→ THE PROBLEM
Please reproduce the following records exactly as they appear.

Dataset records
========
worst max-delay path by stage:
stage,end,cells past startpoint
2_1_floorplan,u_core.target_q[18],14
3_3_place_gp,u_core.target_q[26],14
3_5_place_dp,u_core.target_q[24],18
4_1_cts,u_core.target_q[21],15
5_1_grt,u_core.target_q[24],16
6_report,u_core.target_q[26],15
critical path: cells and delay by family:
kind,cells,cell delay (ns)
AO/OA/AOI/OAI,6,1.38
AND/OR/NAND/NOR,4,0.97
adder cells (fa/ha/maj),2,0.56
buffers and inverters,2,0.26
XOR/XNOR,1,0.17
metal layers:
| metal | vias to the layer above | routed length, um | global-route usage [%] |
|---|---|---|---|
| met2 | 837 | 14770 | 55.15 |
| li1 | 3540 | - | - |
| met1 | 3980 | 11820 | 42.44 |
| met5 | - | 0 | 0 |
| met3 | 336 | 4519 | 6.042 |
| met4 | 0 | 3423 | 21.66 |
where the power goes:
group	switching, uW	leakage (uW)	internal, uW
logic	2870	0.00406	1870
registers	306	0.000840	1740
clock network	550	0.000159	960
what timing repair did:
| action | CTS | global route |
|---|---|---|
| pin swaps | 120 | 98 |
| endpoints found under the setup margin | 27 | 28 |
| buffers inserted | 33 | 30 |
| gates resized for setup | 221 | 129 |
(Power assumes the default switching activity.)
========
→ RESULT OF THIS TASK
worst max-delay path by stage:
stage,end,cells past startpoint
2_1_floorplan,u_core.target_q[18],14
3_3_place_gp,u_core.target_q[26],14
3_5_place_dp,u_core.target_q[24],18
4_1_cts,u_core.target_q[21],15
5_1_grt,u_core.target_q[24],16
6_report,u_core.target_q[26],15
critical path: cells and delay by family:
kind,cells,cell delay (ns)
AO/OA/AOI/OAI,6,1.38
AND/OR/NAND/NOR,4,0.97
adder cells (fa/ha/maj),2,0.56
buffers and inverters,2,0.26
XOR/XNOR,1,0.17
metal layers:
| metal | vias to the layer above | routed length, um | global-route usage [%] |
|---|---|---|---|
| met2 | 837 | 14770 | 55.15 |
| li1 | 3540 | - | - |
| met1 | 3980 | 11820 | 42.44 |
| met5 | - | 0 | 0 |
| met3 | 336 | 4519 | 6.042 |
| met4 | 0 | 3423 | 21.66 |
where the power goes:
group	switching, uW	leakage (uW)	internal, uW
logic	2870	0.00406	1870
registers	306	0.000840	1740
clock network	550	0.000159	960
what timing repair did:
| action | CTS | global route |
|---|---|---|
| pin swaps | 120 | 98 |
| endpoints found under the setup margin | 27 | 28 |
| buffers inserted | 33 | 30 |
| gates resized for setup | 221 | 129 |
(Power assumes the default switching activity.)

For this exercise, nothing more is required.